"De kennis van de heilige is begrip;" "Leer uzelf nu kennen met Hem."
Onze ideeën over onderwijs zijn te beperkt en te laag gegrepen. Er is behoefte aan een bredere reikwijdte, een hoger doel. Ware onderwijs betekent meer dan het volgen van een bepaalde studie. Het betekent meer dan een voorbereiding op het leven dat nu is. Het heeft te maken met het hele wezen, en met de hele periode van het bestaan dat voor de mens mogelijk is. Het is de harmonieuze ontwikkeling van de fysieke, de mentale en de spirituele krachten. Het bereidt de student voor op de vreugde van het dienen in deze wereld en op de hogere vreugde van een bredere dienstbaarheid in de wereld die komt.

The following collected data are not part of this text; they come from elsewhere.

Context: an optimization exercise on an open-source flow, tuned for small area and a short achievable clock period. The choices shown serve that exercise and are no tape-out recipe. No driver is modelled on the clock port, so clock power and skew are understated where the tree is cut down; a real chip needs a root buffer or a tree. Power figures rest on the tool's default switching activity, not on a simulated workload.

Design router_top, start of the top module:
module router_top(input clk,rstn,re_0,re_1,re_2,pkt_valid,
	      input[7:0]data_in,
	      output vld_out_0,vld_out_1,vld_out_2,err,busy,
	      output[7:0]data_out_0,data_out_1,data_out_2);
reg st_da, st_lfd, st_wte, st_ld, st_ffs, st_lp, st_laf, st_cpe;
reg [1:0] addr_q;       
reg [1:0] dst;          
reg       lfd;          
reg [7:0] rdata;        
reg [7:0] fbyte;        
reg [7:0] par;          
reg       parity_done, low_pkt_valid, err_q;
wire [2:0] sft;
wire [2:0] vld;
wire [2:0] vo;
wire [2:0] full;
wire fifo_full = (dst == 2'd0) ? full[0] : (dst == 2'd1) ? full[1] : (dst == 2'd2) ? full[2] : 1'b0;
wire we_reg = st_ld | st_lp | st_laf;
wire rst_all = ~rstn | (|sft);
wire hdr_ok = pkt_valid & ~(data_in[1] & data_in[0]);
wire hdr_empty = (data_in[1:0] == 2'd0) ? ~vld[0] : (data_in[1:0] == 2'd1) ? ~vld[1] : ~vld[2];
wire wait_empty = (addr_q == 2'd0) ? ~vld[0] : (addr_q == 2'd1) ? ~vld[1] : (addr_q == 2'd2) ? ~vld[2] : 1'b0;
wire da_n  = (st_da & ~hdr_ok) | (st_laf & parity_done) | (st_cpe & ~fifo_full);
wire lfd_n = (st_da & hdr_ok & hdr_empty) | (st_wte & wait_empty);
wire wte_n = (st_da & hdr_ok & ~hdr_empty) | (st_wte & ~wait_empty);
wire ld_n  = st_lfd | (st_ld & ~fifo_full & pkt_valid) | (st_laf & ~parity_done & ~low_pkt_valid);
wire ffs_n = fifo_full & (st_ld | st_ffs | st_cpe);
wire lp_n  = (st_ld & ~fifo_full & ~pkt_valid) | (st_laf & ~parity_done & low_pkt_valid);
reg busy_q;              
always @(posedge clk) begin
	if (rst_all) begin
		st_da <= 1'b1; st_lfd <= 1'b0; st_wte <= 1'b0; st_ld <= 1'b0;
		st_ffs <= 1'b0; st_lp <= 1'b0; st_laf <= 1'b0; st_cpe <= 1'b0;
		busy_q <= 1'b0;
	end else begin
		st_da  <= da_n;
		st_lfd <= lfd_n;
		st_wte <= wte_n;
		st_ld  <= ld_n;
		st_ffs <= ffs_n;
		st_lp  <= lp_n;
		st_laf <= st_ffs & ~fifo_full;
		st_cpe <= st_lp;
		busy_q <= ~(da_n | ld_n);
	end
end
assign busy = busy_q;
always @(posedge clk) begin
	addr_q <= data_in[1:0];
	lfd <= st_lfd;
end
always @(posedge clk) begin
	if (~rstn)
		dst <= 2'd0;
	else if (st_da)
		dst <= data_in[1:0];
end
  ...
Size in the first run: ~1500 cells after synthesis, roughly 580 flip-flops, ~43 I/O pins, ~0.022 mm^2 of cells after synthesis.
==> module fifo, before the edit <==
module fifo(input clk, rstn, re, we_reg, sel, lfd,
	input [7:0] rdata,
	output vld, vo, full, sft,
	output [7:0] dout);
	reg [134:0] mem;         
	reg [15:0]  pos;         
	reg [3:0]   wptr;        
	reg         nfull;
	reg         vld_q;       
	reg [7:0]   data_out;
	reg [5:0]   cnt;         
	reg         cnt_zero;    
	reg [4:0]   tmo;         
	reg         sft_rst;
	reg         clr;         
	reg [8:0] head;
	integer k;
	always @(*) begin
		head = 9'd0;
		for (k = 0; k < 15; k = k + 1)
			head = head | ({9{pos[k]}} & mem[9*k +: 9]);
	end
	wire nempty = ~pos[15];
	wire kill = ~rstn | sft_rst;
	wire wr = we_reg & sel & ~nfull & ~sft_rst;
	wire rd_ok = nempty & ~clr;
	always @(posedge clk)
		if (wr) mem <= {mem[125:0], lfd, rdata};
	wire [15:0] up = {pos[14:0], pos[15]};
	wire [15:0] dn = {pos[0], pos[15:1]};
	wire [15:0] pos_nr = wr ? up : pos;
	wire        nf_nr  = wr ? pos[13] & (wptr != 4'd14) : nfull;
	wire [15:0] pos_r  = rd_ok ? (wr ? pos : dn) : pos_nr;
	wire        nf_r   = rd_ok ? (wr & pos[14] & (wptr != 4'd14)) : nf_nr;
	always @(posedge clk) begin
		if (kill) begin
			pos <= 16'h8000;
			wptr <= 4'd0;
			vld_q <= 1'b0;
			nfull <= 1'b0;
		end else begin
			if (wr)
				wptr <= wptr + 4'd1;
			pos <= re ? pos_r : pos_nr;
			vld_q <= re ? (rd_ok ? (wr | ~pos[0]) : (wr ? ~pos[14] : vld_q))
			            : (wr ? ~pos[14] : vld_q);
			nfull <= re ? nf_r : nf_nr;
		end
	end
	always @(posedge clk) begin
		if (kill | clr)
			data_out <= 8'd0;
		else if (re & nempty)
			data_out <= head[7:0];
	end
	always @(posedge clk)
		clr <= ~kill & ~clr & re & nempty & ~head[8] & (cnt_zero | (cnt == 6'd0)) & (|head[7:0]);
	wire [5:0] cnt_h = head[8] ? head[7:2] : (cnt_zero ? cnt : cnt - 6'd1);
	wire       cz_h  = head[8] ? 1'b0 : (cnt_zero | (cnt == 6'd0));
	always @(posedge clk) begin
		if (kill) begin
			cnt <= 6'd0;
			cnt_zero <= 1'b1;
		end else if (re & nempty) begin
			cnt <= cnt_h;
			cnt_zero <= cz_h;
		end
	end
	wire tmo_end = (tmo == 5'd8);
	always @(posedge clk) begin
		if (~nempty | re | tmo_end)
			tmo <= 5'd1;
		else
			tmo <= {tmo[3:0], tmo[4] ^ tmo[2]};
		sft_rst <= rstn & nempty & ~re & tmo_end;
	end
	assign vld = nempty;
	assign vo = vld_q;
	assign full = nfull;
	assign sft = sft_rst;
	assign dout = data_out;
endmodule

De bron van zo'n onderwijs komt naar voren in deze woorden van de Heilige Schrift, die wijzen naar de Oneindige:
In Hem "zijn alle schatten der wijsheid verborgen." Kolossenzen 2:3. "Hij heeft raad en inzicht." Job 12:13.
Elke flits van het intellect, is van het Licht van de wereld.
De wereld heeft haar grote leraren gehad, mannen met een enorm intellect en uitgebreid onderzoek, mannen van wie de uitspraken de gedachten hebben geprikkeld en uitgestrekte kennisvelden voor het oog hebben geopend; en deze mannen zijn geëerd als gidsen en weldoeners van hun ras; maar er is Eén die hoger staat dan zij. Wij kunnen de lijn van de leraren van de wereld zo ver terug volgen als menselijke verslagen reiken; maar het Licht was vóór hen. Zoals de maan en de sterren van ons zonnestelsel schijnen door het weerkaatste licht van de zon, zo weerkaatsen, voor zover hun leer waar is, de grote denkers van de wereld de stralen van de Zon der Gerechtigheid. Elk schijnsel van de gedachte, elke flits van het intellect, is van het Licht van de wereld.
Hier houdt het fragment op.